##### Supplied data #####
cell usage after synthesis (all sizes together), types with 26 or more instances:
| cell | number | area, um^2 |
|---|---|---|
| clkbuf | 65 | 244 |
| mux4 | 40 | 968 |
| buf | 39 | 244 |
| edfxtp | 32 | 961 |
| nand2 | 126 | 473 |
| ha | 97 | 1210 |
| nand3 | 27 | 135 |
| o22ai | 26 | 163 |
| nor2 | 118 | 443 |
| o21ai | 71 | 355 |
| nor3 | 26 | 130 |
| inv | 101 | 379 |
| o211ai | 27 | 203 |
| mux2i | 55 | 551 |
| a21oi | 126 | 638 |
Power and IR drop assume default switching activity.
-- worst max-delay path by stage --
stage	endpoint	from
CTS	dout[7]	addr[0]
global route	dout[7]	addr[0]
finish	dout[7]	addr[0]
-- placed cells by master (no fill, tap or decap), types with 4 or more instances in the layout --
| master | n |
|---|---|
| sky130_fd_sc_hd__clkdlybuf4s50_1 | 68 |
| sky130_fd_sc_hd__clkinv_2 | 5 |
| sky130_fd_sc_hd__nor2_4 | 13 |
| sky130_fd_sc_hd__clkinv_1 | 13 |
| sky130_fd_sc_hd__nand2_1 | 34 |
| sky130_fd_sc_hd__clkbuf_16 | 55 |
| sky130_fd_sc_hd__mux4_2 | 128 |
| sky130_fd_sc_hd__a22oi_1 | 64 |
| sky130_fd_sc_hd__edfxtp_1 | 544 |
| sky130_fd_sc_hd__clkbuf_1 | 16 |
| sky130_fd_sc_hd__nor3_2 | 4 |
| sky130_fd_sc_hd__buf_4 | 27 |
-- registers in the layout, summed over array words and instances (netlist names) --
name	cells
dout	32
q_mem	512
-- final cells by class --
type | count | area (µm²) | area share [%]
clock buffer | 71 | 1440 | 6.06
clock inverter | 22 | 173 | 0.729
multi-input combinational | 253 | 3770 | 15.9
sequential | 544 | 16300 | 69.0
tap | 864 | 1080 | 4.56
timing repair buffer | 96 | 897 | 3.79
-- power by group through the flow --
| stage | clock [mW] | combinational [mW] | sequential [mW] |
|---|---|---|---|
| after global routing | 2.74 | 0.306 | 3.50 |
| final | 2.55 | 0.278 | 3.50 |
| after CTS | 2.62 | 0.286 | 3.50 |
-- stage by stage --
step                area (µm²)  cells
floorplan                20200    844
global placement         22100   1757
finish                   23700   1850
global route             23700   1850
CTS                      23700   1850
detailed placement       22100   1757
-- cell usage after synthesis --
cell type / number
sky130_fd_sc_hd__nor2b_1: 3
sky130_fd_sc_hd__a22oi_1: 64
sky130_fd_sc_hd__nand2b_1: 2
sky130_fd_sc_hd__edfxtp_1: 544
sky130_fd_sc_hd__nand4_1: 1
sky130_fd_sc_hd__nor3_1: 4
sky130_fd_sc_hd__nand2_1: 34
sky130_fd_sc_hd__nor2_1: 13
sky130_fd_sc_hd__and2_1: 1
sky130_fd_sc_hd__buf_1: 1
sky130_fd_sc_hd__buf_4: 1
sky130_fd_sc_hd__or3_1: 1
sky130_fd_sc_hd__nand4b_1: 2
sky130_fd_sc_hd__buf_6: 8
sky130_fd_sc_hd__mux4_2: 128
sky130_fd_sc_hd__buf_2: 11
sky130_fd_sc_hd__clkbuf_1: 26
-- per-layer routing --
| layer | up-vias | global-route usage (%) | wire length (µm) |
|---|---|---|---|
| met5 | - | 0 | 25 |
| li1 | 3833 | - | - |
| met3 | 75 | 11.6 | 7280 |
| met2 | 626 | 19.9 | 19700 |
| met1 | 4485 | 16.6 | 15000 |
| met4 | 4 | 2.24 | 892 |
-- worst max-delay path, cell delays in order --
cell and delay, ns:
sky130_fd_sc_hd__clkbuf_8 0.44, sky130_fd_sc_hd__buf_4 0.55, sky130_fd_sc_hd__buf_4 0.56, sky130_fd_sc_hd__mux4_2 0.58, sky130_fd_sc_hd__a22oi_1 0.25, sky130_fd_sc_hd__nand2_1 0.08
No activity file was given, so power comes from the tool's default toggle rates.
<file path="/design/flow/config.mk">
export PLATFORM = sky130hd
export DESIGN_NAME = ahb_lite_input_stage
export DESIGN_NICKNAME = ahb_lite_input_stage
export VERILOG_FILES = /design/flow/design.v
export SDC_FILE = /design/flow/constraint.sdc
export NUM_CORES = 4
export LEC_CHECK = 1
export CORE_AREA = 10 10 156 156
export DIE_AREA = 0 0 166 166
</file>
<file path="/design/flow/constraint.sdc">
current_design ahb_lite_input_stage

set clk_period 5.9
set clk_io_pct 0.2

create_clock -name clk0 -period $clk_period [get_ports {HCLK}]

set non_clock_inputs [all_inputs -no_clocks]
set_input_delay [expr $clk_period * $clk_io_pct] -clock clk0 $non_clock_inputs
set_output_delay [expr $clk_period * $clk_io_pct] -clock clk0 [all_outputs]
</file>
<file path="/design/flow/design.v">
module ahb_lite_input_stage #(
parameter N_MASTER=4,
parameter W_MASTER=2,
parameter N_SLAVE=4,
parameter W_SLAVE=2,
parameter W_ADDR=32,
parameter W_DATA=32,
parameter WB_DATA=4,
parameter W_WB_DATA=2,
parameter NUM_DEF_MASTER = 0,
parameter NUM_DEF_SLAVE = 0,
parameter PRIORITY_SCHEME = 1,
parameter ROUND_ROBIN_SCHEME = 1,
parameter ADDR_START_MAP = {32'h80000000, 32'h00000000},
parameter ADDR_END_MAP = {32'hF0000000, 32'h70000000},
parameter ADDR_MASK = {2{32'hf0000000}},
parameter ADDR_PREVILEGE_MAP = {2{1'b0}},
parameter ADDR_RW_MAP = {2{2'b11}},
parameter DEC_SEL_ACTION = 1'b1)
(
	HCLK, HRESETn,
	ma_HREADY, ma_HSEL, ma_HTRANS, ma_HBURST, ma_HSIZE,
	ma_HPROT, ma_HMASTLOCK, ma_HADDR, ma_HWRITE, ma_HWDATA,
	sl_active, sl_HREADY, sl_HRESP, sl_HRDATA,
	out_ma_HREADY, out_ma_HRESP, out_ma_HRDATA,
	out_sl_HTRANS, out_sl_HBURST, out_sl_HSIZE,
	out_sl_HPROT, out_sl_HMASTLOCK, out_sl_HADDR, out_sl_HWRITE,
	out_sl_HWDATA, out_sl_HSEL, out_held_trans,
	q_state
);
	parameter DEF_HPROT = {1'b0, 1'b0, 1'b0, 1'b1};
	input HCLK, HRESETn;
	input ma_HREADY;
	input ma_HSEL;
	input [2-1:0] ma_HTRANS;
	input [3-1:0] ma_HBURST;
	input [3-1:0] ma_HSIZE;
	input [4-1:0] ma_HPROT;
	input ma_HMASTLOCK;
	input [W_ADDR-1:0] ma_HADDR;
	input ma_HWRITE;
	input [W_DATA-1:0] ma_HWDATA;
	input [N_SLAVE-1:0] sl_active;
	input [N_SLAVE-1:0] sl_HREADY;
	input [N_SLAVE*2-1:0] sl_HRESP;
	input [N_SLAVE*W_DATA-1:0] sl_HRDATA;
	output reg out_ma_HREADY;
	output reg [2-1:0] out_ma_HRESP;
	output reg [W_DATA-1:0] out_ma_HRDATA;
	output reg [2-1:0] out_sl_HTRANS;
	output reg [3-1:0] out_sl_HBURST;
	output reg [3-1:0] out_sl_HSIZE;
	output reg [4-1:0] out_sl_HPROT;
	output reg out_sl_HMASTLOCK;
	output reg [W_ADDR-1:0] out_sl_HADDR;
	output reg out_sl_HWRITE;
	output [W_DATA-1:0] out_sl_HWDATA;
	output [N_SLAVE-1:0] out_sl_HSEL;
	output reg out_held_trans;
	output [2-1:0] q_state;
	assign out_sl_HWDATA = ma_HWDATA;
	wire [W_SLAVE-1:0] sl_HSLAVE;
	amba_ahb_decoder
		#(	 
				.N_SLAVE(N_SLAVE), .W_SLAVE(W_SLAVE),
				.W_ADDR(W_ADDR), .NUM_DEF_SLAVE(NUM_DEF_SLAVE),
				.ADDR_START_MAP(ADDR_START_MAP),
				.ADDR_END_MAP(ADDR_END_MAP),
				.ADDR_MASK(ADDR_MASK),
				.ADDR_PREVILEGE_MAP(ADDR_PREVILEGE_MAP),
				.ADDR_RW_MAP(ADDR_RW_MAP),
				.DEC_SEL_ACTION(DEC_SEL_ACTION))
		decoder(.HADDR(out_sl_HADDR), .HPROT(out_sl_HPROT), .HWRITE(out_sl_HWRITE),
				.HSLAVE(sl_HSLAVE), .HSEL(out_sl_HSEL));
	reg selected_active;
	reg [W_SLAVE-1:0] q_sl_HSLAVE, d_sl_HSLAVE;
	always @*
	begin
		selected_active = sl_active[sl_HSLAVE];
		out_ma_HRDATA = sl_HRDATA[q_sl_HSLAVE*W_DATA+:W_DATA];
	end
	reg [2-1:0] q_state, d_state;
	reg ld_trans;
	reg [2-1:0] q_ma_HTRANS;
	reg [3-1:0] q_ma_HBURST;
	reg [3-1:0] q_ma_HSIZE;
	reg [4-1:0] q_ma_HPROT;
	reg q_ma_HMASTLOCK;
	reg [W_ADDR-1:0] q_ma_HADDR;
	reg q_ma_HWRITE;
	always @*
	begin
		d_state = q_state;
		d_sl_HSLAVE = q_sl_HSLAVE;
		ld_trans = 1'b0;
		case(q_state)
			2:
			begin
				out_ma_HREADY = sl_HREADY[q_sl_HSLAVE];
				out_ma_HRESP = sl_HRESP[q_sl_HSLAVE*2+:2];
				if(sl_HREADY[q_sl_HSLAVE])
					d_sl_HSLAVE = sl_HSLAVE;
				out_sl_HSIZE = ma_HSIZE;
				out_sl_HPROT = ma_HPROT;
				out_sl_HMASTLOCK = ma_HMASTLOCK;
				out_sl_HADDR = ma_HADDR;
				out_sl_HWRITE = ma_HWRITE;
				out_sl_HTRANS = ma_HTRANS;
				out_sl_HBURST = ma_HBURST;
				if(ma_HSEL && ((ma_HTRANS == 2'h2) || (ma_HTRANS == 2'h3)))
				begin
					out_held_trans = 1'b1;
					if(!selected_active && sl_HREADY[q_sl_HSLAVE])
					begin
						ld_trans = 1'b1;
						d_state = 1;
					end
				end
				else
				begin
					out_held_trans = 1'b0;
					if(sl_HREADY[q_sl_HSLAVE])
						d_state = 0;
				end
			end
			1:
			begin
				out_ma_HREADY = 1'b0;
				out_ma_HRESP = 0;
				out_sl_HSIZE = q_ma_HSIZE;
				out_sl_HPROT = q_ma_HPROT;
				out_sl_HMASTLOCK = q_ma_HMASTLOCK;
				out_sl_HADDR = q_ma_HADDR;
				out_sl_HWRITE = q_ma_HWRITE;
				out_sl_HTRANS = q_ma_HTRANS;
				out_sl_HBURST = q_ma_HBURST;
				d_sl_HSLAVE = sl_HSLAVE;
				out_held_trans = 1'b1;
				if(selected_active && sl_HREADY[q_sl_HSLAVE])
					d_state = 2;
			end
			default:  
			begin
				out_ma_HREADY = 1'b1;
				out_ma_HRESP = 0;
				out_sl_HSIZE = ma_HSIZE;
				out_sl_HPROT = ma_HPROT;
				out_sl_HMASTLOCK = ma_HMASTLOCK;
				out_sl_HADDR = ma_HADDR;
				out_sl_HWRITE = ma_HWRITE;
				out_sl_HTRANS = ma_HTRANS;
				out_sl_HBURST = ma_HBURST;
				d_sl_HSLAVE = sl_HSLAVE;
				if(ma_HSEL && ma_HREADY && ((ma_HTRANS == 2'h2) || (ma_HTRANS == 2'h3)))
				begin
					out_held_trans = 1'b1;
					if(selected_active)
					begin
						d_state = 2;
					end
					else
					begin
						ld_trans = 1'b1;
						d_state = 1;
					end
				end
				else
					out_held_trans = 1'b0;
			end
		endcase
	end
	always @(posedge HCLK or negedge HRESETn)
	begin
		if(~HRESETn)
		begin
			q_state <= 0;
			q_sl_HSLAVE <= 0;
			q_ma_HSIZE <= 3'h2;
			q_ma_HPROT <= DEF_HPROT;
			q_ma_HMASTLOCK <= 1'b0;
			q_ma_HADDR <= 0;
			q_ma_HWRITE <= 1'b0;
			q_ma_HTRANS <= 2'h0;
			q_ma_HBURST <= 3'h0;
		end
		else
		begin
			q_state <= d_state;
			q_sl_HSLAVE <= d_sl_HSLAVE;
			if(ld_trans)
			begin
				q_ma_HSIZE <= ma_HSIZE;
				q_ma_HPROT <= ma_HPROT;
				q_ma_HMASTLOCK <= ma_HMASTLOCK;
				q_ma_HADDR <= ma_HADDR;
				q_ma_HWRITE <= ma_HWRITE;
				q_ma_HTRANS <= ma_HTRANS;
				q_ma_HBURST <= ma_HBURST;
			end
		end
	end
endmodule
module amba_ahb_decoder #(
parameter N_SLAVE = 2,
parameter W_SLAVE = 1,
parameter W_ADDR = 32,
parameter NUM_DEF_SLAVE = 0,
parameter ADDR_START_MAP = {32'h80000000, 32'h00000000},
parameter ADDR_END_MAP = {32'hF0000000, 32'h70000000},
parameter ADDR_MASK = {2{32'hf0000000}},
parameter ADDR_PREVILEGE_MAP = {2{1'b0}},
parameter ADDR_RW_MAP = {2{2'b11}},
parameter DEC_SEL_ACTION = 1'b1)
(
	HADDR, 
	HPROT, 
	HWRITE, 
	HSLAVE,
	HSEL
);	
	input [W_ADDR-1:0] HADDR;
	input [4-1:0] HPROT;
	input HWRITE;
	output reg [W_SLAVE-1:0] HSLAVE;
	output reg [N_SLAVE-1:0] HSEL;
	function [W_SLAVE-1:0] MatchRange;
		input [W_ADDR-1:0] addr;
		input [4-1:0] prot;
		input hwrite;
		reg [W_SLAVE:0] i;
		reg [W_ADDR-1:0] mask, base, ad_start, ad_end;
		reg prev, read, write;
	begin
		MatchRange = NUM_DEF_SLAVE;
		for(i=0;i<N_SLAVE;i=i+1)
		begin
			mask = ADDR_MASK[i*W_ADDR+:W_ADDR];
			base = addr & mask;
			ad_start = ADDR_START_MAP[i*W_ADDR+:W_ADDR] & mask;
			ad_end = ADDR_END_MAP[i*W_ADDR+:W_ADDR] & mask;
			prev = ADDR_PREVILEGE_MAP[i];
			{read, write} = ADDR_RW_MAP[i*2+:2];
			if((base >= ad_start) && (base <= ad_end)
			&& ((prot[1] != 1'b0) || (prev == 1'b0))
			&& ((hwrite && write) || (~hwrite && read)) )
				MatchRange = i;
		end
	end
	endfunction
	function [W_SLAVE-1:0] IsItMatched;
		input [W_ADDR-1:0] addr;
		input [4-1:0] prot;
		input hwrite;
		reg [W_SLAVE:0] i;
		reg [W_ADDR-1:0] mask, base, ad_start, ad_end;
		reg prev, read, write;
	begin
		IsItMatched = 1'b0;
		for(i=0;i<N_SLAVE;i=i+1)
		begin
			mask = ADDR_MASK[i*W_ADDR+:W_ADDR];
			base = addr & mask;
			ad_start = ADDR_START_MAP[i*W_ADDR+:W_ADDR] & mask;
			ad_end = ADDR_END_MAP[i*W_ADDR+:W_ADDR] & mask;
			prev = ADDR_PREVILEGE_MAP[i];
			{read, write} = ADDR_RW_MAP[i*2+:2];
			if((base >= ad_start) && (base <= ad_end)
			&& ((prot[1] != 1'b0) || (prev == 1'b0))
			&& ((hwrite && write) || (~hwrite && read)) )
				IsItMatched = 1'b1;
		end
	end
	endfunction
	always @*
	begin:decoder
		HSLAVE <= MatchRange(HADDR, HPROT, HWRITE);
		if(IsItMatched(HADDR, HPROT, HWRITE) || (DEC_SEL_ACTION == 1'b0))
			HSEL <= 1'b1 << HSLAVE;
		else
			HSEL <= 0;
	end
endmodule
</file>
#####
Starting with the first line of the listing above, copy each line exactly until you have copied the line containing "101 | 379 |". Stop there.

cell usage after synthesis (all sizes together), types with 26 or more instances:
| cell | number | area, um^2 |
|---|---|---|
| clkbuf | 65 | 244 |
| mux4 | 40 | 968 |
| buf | 39 | 244 |
| edfxtp | 32 | 961 |
| nand2 | 126 | 473 |
| ha | 97 | 1210 |
| nand3 | 27 | 135 |
| o22ai | 26 | 163 |
| nor2 | 118 | 443 |
| o21ai | 71 | 355 |
| nor3 | 26 | 130 |
| inv | 101 | 379 |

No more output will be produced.